What you will do: Scan the entries for the word "inputs" and return every line that has it.

Material for this exercise:
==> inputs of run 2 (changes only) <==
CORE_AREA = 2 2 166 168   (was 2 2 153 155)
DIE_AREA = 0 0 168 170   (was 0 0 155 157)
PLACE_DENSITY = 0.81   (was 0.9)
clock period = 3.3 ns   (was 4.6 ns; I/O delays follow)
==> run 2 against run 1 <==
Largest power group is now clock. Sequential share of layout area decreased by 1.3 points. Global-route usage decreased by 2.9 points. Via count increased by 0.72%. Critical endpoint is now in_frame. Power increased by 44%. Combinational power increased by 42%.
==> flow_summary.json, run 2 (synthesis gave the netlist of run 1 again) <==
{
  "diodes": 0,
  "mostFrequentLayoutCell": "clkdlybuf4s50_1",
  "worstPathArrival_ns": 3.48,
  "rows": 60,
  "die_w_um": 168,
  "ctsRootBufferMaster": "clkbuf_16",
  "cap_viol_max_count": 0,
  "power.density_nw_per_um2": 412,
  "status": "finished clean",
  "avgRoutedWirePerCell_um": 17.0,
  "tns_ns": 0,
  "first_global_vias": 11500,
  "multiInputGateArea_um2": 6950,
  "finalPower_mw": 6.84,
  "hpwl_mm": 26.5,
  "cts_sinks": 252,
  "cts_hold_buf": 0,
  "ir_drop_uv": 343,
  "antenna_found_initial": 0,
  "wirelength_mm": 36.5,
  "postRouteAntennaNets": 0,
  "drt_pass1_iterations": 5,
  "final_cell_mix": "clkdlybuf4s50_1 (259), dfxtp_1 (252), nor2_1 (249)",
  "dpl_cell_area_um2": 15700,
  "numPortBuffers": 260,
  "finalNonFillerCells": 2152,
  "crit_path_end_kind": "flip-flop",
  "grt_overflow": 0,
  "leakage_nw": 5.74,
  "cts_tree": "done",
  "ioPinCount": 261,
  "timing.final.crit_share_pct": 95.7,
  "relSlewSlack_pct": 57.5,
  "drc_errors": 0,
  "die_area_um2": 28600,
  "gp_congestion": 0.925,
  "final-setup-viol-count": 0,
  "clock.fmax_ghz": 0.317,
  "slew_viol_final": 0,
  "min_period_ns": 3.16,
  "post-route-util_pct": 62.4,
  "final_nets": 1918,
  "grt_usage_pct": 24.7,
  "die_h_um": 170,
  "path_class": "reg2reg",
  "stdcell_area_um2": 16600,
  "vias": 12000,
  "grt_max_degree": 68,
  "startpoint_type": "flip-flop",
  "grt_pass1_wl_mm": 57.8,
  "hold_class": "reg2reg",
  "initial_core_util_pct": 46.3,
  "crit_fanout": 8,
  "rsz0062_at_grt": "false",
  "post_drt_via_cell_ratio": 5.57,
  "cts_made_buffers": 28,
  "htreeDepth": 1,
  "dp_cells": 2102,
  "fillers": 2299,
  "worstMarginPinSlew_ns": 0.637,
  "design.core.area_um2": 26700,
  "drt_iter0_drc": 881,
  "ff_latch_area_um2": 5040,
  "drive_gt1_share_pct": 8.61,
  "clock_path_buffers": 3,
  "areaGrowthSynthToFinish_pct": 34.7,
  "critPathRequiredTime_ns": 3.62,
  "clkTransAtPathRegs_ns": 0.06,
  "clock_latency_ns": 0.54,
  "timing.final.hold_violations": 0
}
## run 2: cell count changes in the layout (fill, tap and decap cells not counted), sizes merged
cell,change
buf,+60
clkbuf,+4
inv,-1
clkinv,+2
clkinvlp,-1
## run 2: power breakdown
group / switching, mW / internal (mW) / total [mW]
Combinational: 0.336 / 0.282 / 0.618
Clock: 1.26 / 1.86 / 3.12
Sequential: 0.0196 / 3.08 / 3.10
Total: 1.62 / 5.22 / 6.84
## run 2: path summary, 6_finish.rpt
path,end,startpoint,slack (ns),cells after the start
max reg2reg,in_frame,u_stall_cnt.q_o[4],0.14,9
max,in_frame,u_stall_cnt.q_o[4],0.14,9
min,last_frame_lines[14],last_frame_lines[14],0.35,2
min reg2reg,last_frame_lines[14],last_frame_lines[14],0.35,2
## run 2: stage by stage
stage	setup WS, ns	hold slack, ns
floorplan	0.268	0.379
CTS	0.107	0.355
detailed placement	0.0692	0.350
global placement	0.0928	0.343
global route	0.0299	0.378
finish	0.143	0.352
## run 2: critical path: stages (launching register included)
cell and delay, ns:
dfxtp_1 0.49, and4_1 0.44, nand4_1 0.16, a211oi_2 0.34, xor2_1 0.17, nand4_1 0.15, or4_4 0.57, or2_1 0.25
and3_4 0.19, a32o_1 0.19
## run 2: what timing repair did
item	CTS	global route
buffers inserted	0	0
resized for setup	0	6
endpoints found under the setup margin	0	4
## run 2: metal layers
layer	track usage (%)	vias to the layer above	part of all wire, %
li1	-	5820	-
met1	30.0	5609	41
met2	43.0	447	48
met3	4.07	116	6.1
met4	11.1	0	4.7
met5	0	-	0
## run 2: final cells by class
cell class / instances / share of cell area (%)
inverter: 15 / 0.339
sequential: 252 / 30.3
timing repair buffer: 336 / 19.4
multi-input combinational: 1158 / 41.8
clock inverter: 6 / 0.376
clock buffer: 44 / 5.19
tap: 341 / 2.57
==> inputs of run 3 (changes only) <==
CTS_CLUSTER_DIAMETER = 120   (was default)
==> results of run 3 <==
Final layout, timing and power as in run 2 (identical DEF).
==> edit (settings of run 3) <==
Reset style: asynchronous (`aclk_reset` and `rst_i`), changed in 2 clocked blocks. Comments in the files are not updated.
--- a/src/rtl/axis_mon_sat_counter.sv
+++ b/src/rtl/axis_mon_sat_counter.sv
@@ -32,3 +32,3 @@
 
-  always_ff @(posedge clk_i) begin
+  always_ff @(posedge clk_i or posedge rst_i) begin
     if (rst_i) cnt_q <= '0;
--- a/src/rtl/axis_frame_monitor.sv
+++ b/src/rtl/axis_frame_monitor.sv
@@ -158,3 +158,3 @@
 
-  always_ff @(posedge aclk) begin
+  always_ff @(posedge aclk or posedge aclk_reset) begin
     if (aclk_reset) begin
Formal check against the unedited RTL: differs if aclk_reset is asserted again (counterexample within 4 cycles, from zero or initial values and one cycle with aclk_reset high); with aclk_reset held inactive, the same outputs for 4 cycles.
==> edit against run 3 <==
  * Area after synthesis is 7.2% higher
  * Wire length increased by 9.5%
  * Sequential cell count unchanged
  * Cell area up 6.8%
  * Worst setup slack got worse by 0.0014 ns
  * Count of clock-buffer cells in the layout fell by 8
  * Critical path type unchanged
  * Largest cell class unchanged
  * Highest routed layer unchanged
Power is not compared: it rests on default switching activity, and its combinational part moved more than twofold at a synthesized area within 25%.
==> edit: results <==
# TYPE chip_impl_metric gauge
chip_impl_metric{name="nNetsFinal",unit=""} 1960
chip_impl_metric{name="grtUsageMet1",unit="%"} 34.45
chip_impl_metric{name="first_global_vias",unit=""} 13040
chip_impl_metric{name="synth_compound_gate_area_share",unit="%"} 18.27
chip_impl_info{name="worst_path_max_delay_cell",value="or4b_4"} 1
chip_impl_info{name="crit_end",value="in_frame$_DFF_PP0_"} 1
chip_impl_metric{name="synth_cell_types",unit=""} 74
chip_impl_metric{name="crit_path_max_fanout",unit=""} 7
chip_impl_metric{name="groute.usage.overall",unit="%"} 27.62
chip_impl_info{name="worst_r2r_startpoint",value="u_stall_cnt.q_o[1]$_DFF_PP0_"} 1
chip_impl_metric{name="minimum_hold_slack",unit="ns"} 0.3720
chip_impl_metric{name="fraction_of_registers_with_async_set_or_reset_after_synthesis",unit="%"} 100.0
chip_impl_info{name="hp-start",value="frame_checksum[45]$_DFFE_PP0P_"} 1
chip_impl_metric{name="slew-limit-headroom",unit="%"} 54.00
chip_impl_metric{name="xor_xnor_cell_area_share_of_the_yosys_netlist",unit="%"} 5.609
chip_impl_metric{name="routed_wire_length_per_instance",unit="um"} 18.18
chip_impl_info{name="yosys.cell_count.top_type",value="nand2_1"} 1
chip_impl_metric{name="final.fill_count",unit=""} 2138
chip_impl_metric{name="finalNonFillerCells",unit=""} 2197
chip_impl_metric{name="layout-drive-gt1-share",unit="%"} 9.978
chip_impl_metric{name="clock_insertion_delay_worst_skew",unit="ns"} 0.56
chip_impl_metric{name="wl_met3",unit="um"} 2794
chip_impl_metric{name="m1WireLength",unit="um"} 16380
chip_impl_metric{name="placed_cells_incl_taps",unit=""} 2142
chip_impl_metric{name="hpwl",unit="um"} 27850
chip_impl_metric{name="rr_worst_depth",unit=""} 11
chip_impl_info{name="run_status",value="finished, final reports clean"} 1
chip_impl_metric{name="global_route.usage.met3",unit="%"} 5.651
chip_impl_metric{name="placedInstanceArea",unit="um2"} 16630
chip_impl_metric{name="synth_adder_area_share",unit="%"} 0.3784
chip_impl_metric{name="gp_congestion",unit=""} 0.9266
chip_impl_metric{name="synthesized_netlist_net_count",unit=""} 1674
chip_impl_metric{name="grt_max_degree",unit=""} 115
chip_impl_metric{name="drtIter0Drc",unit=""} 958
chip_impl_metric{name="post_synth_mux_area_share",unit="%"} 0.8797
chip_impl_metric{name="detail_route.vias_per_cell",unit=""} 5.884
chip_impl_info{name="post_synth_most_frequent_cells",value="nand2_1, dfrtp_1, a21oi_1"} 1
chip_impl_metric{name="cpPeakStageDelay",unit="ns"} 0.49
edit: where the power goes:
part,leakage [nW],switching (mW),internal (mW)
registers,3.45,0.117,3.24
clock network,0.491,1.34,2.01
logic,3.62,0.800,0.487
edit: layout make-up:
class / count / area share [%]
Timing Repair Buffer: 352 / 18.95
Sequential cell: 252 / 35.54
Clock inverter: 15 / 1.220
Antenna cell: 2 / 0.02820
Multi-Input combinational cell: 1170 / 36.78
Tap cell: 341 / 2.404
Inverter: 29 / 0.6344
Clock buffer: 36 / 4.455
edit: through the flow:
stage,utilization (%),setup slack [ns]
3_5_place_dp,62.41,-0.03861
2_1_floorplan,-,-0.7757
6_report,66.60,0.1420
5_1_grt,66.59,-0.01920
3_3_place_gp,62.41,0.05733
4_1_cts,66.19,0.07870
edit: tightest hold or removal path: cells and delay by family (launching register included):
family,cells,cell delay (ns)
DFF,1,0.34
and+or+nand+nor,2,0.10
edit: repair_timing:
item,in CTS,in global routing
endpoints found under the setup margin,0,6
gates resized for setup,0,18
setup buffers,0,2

Written answer:
==> inputs of run 2 (changes only) <==
==> inputs of run 3 (changes only) <==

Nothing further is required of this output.